A quick, nasty stab of pain lanced through the shock. “She didn’t want me either.”
With the faintest of shrugs, Elizabeth walked back and sat. “I have no idea what the woman wanted. But what she chose to do was demand that Charles raise you. He came to me and outlined the problem. My choices were to divorce him, live with the scandal, lose what I had begun to build here at the Institute, and give up my plans for my own facility. Or—”
“You stayed with him.” Beneath the shock, the hot edge of hurt, was a simmering outrage. “After a betrayal like that, you stayed with him.”
“I had a choice. I made the one that was best for me. It was not without sacrifice. I had to go into seclusion, lose months while I waited for you to be born.” The memory of that could still swim to the surface like acid. “When you were, I had to present you as mine. I resented the fact of you, Miranda,” she said evenly. “Perhaps that’s unfair, but it’s accurate.”
“Yes, let’s be accurate.” Unable to bear it, she turned away. “Let’s stick with the facts.”
“I’m not a maternal woman nor do I pretend to be.” Elizabeth gestured again, with some impatience in her voice. “After Andrew was born, I had no intention of having another child. Ever. Then through circumstances that were none of my doing, I was given the responsibility of raising my husband’s child as my own. You were a reminder of his carelessness to me, of his lack of marital integrity. For Charles you were a reminder of a serious miscalculation.”
“Miscalculation,” Miranda said quietly. “Yes, I suppose that’s accurate too. It’s hardly a mystery now why neither one of you could ever love me—love at all if it comes to that. You don’t have it inside you.”

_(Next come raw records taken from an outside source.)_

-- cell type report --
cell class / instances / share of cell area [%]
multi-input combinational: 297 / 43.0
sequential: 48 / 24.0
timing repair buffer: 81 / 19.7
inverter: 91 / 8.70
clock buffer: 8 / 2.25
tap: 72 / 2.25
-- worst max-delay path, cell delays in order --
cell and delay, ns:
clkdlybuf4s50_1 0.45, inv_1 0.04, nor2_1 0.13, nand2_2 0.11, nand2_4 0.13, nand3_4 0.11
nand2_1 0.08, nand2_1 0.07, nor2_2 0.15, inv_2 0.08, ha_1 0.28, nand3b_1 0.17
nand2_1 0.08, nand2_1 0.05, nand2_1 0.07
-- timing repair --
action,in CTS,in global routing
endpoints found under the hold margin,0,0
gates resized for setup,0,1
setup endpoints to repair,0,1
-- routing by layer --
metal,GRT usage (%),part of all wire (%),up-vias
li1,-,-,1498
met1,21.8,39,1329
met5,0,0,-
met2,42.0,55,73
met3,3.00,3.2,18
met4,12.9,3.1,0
File: src/rtl/adc_stream_reader.sv
// SAR ADC sample reader: captures conversions into a small FIFO
// and streams them to a host through a mode-0 SPI responder.
module adc_stream_reader #(
  parameter int DW    = 8,
  parameter int DEPTH = 4
) (
  input  logic          clk,
  input  logic          rst_n,
  input  logic          en,
  input  logic          adc_done,
  input  logic [DW-1:0] adc_data,
  input  logic          spi_csn,
  input  logic          spi_sclk,
  output logic          spi_miso,
  output logic          spi_miso_oe,
  output logic [2:0]    fifo_count,
  output logic          overflow
);

  localparam int AW = $clog2(DEPTH);
  localparam int CW = $clog2(DEPTH + 1);

  typedef enum logic [1:0] {
    IDLE,
    LOAD,
    SHIFT,
    DONE
  } state_e;

  // [0],[1] synchronize; [2] is the delayed copy for edge detect
  logic [2:0] done_q;
  logic [2:0] csn_q;
  logic [2:0] sclk_q;

  always_ff @(posedge clk or negedge rst_n) begin
    if (!rst_n) begin
      done_q <= 3'b000;
      csn_q  <= 3'b111;
      sclk_q <= 3'b000;
    end else begin
      done_q <= {done_q[1:0], adc_done};
      csn_q  <= {csn_q[1:0], spi_csn};
      sclk_q <= {sclk_q[1:0], spi_sclk};
    end
  end

  logic done_rise;
  logic csn_fall;
  logic csn_rise;
  logic sclk_fall;

  assign done_rise = done_q[1] & ~done_q[2];
  assign csn_fall  = ~csn_q[1] & csn_q[2];
  assign csn_rise  = csn_q[1] & ~csn_q[2];
  assign sclk_fall = ~sclk_q[1] & sclk_q[2] & ~csn_q[1];

  state_e          state_q;
  logic [15:0]     shreg_q;
  logic [3:0]      bitcnt_q;

  logic [DW-1:0]   mem_q [DEPTH];
  logic [AW-1:0]   wptr_q, wptr_d;
  logic [AW-1:0]   rptr_q, rptr_d;
  logic [CW-1:0]   count_q, count_d;
  logic            overflow_q, overflow_d;

  logic            load;
  logic            empty;
  logic            full;
  logic            pop;
  logic            push_req;
  logic            push;
  logic            drop;
  logic [15:0]     frame;

  assign load     = (state_q == IDLE) & csn_fall;
  assign empty    = (count_q == '0);
  assign full     = (count_q == CW'(DEPTH));
  assign pop      = load & ~empty & en;
  assign push_req = done_rise & en;
  // a pop in the same cycle frees the slot, so a full FIFO still accepts
  assign push     = push_req & (~full | pop);
  assign drop     = push_req & full & ~pop;

  assign frame = {pop, overflow_q,
                  3'(count_q - CW'(pop)), 3'b000,
                  pop ? mem_q[rptr_q] : DW'(0)};

  always_comb begin
    wptr_d     = wptr_q;
    rptr_d     = rptr_q;
    count_d    = count_q;
    overflow_d = overflow_q;
    if (!en) begin
      wptr_d     = '0;
      rptr_d     = '0;
      count_d    = '0;
      overflow_d = 1'b0;
    end else begin
      if (push) wptr_d = wptr_q + AW'(1);
      if (pop)  rptr_d = rptr_q + AW'(1);
      unique case (1'b1)
        push & ~pop: count_d = count_q + CW'(1);
        pop & ~push: count_d = count_q - CW'(1);
        default:     count_d = count_q;
      endcase
      overflow_d = (overflow_q & ~load) | drop;
    end
  end

  always_ff @(posedge clk or negedge rst_n) begin
    if (!rst_n) begin
      wptr_q     <= '0;
      rptr_q     <= '0;
      count_q    <= '0;
      overflow_q <= 1'b0;
      for (int i = 0; i < DEPTH; i++) mem_q[i] <= '0;
    end else begin
      wptr_q     <= wptr_d;
      rptr_q     <= rptr_d;
      count_q    <= count_d;
      overflow_q <= overflow_d;
      if (push) mem_q[wptr_q] <= adc_data;
    end
  end

  always_ff @(posedge clk or negedge rst_n) begin
    if (!rst_n) begin
      state_q  <= IDLE;
      shreg_q  <= '0;
      bitcnt_q <= '0;
      spi_miso <= 1'b0;
    end else if (csn_rise) begin
      state_q  <= IDLE;
      spi_miso <= 1'b0;
    end else begin
      case (state_q)
        IDLE: begin
          if (load) begin
            state_q  <= LOAD;
            shreg_q  <= frame;
            spi_miso <= frame[15];
          end
        end
        LOAD: begin
          state_q  <= SHIFT;
          bitcnt_q <= '0;
        end
        SHIFT: begin
          if (sclk_fall) begin
            if (bitcnt_q == 4'd15) begin
              state_q  <= DONE;
              spi_miso <= 1'b0;
            end else begin
              shreg_q  <= {shreg_q[14:0], 1'b0};
              spi_miso <= shreg_q[14];
              bitcnt_q <= bitcnt_q + 4'd1;
            end
          end
        end
        DONE: spi_miso <= 1'b0;
        default: begin
          state_q  <= IDLE;
          spi_miso <= 1'b0;
        end
      endcase
    end
  end

  assign spi_miso_oe = ~csn_q[1];
  assign fifo_count  = 3'(count_q);
  assign overflow    = overflow_q;

endmodule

“You were well taken care of, given a good home, a fine education.”
“And never a moment of true affection,” Miranda finished, turning back. What she saw was a woman of rigid control, towering ambition, who had traded emotion for advancement. “I beat myself up all of my life to be worthy of your affection. I was wasting my time.”
Elizabeth sighed, got to her feet. “I’m not a monster. You were never harmed, never neglected.”
“Never held.”
“I did my best by you, and gave you every opportunity to prove yourself in your field. Up to and including the Fiesole Bronze.” She hesitated, then rose to open one of the bottles of water the cleaning staff had yet to clear.
“I took your reports, the X rays, the documents home. After I’d calmed down, after the worst of the embarrassment faded, I wasn’t quite sure you could have made such blatant mistakes, or that you would skew test results. Honesty has never been something I doubted in you.”
“Oh, thank you very much,” Miranda said dryly.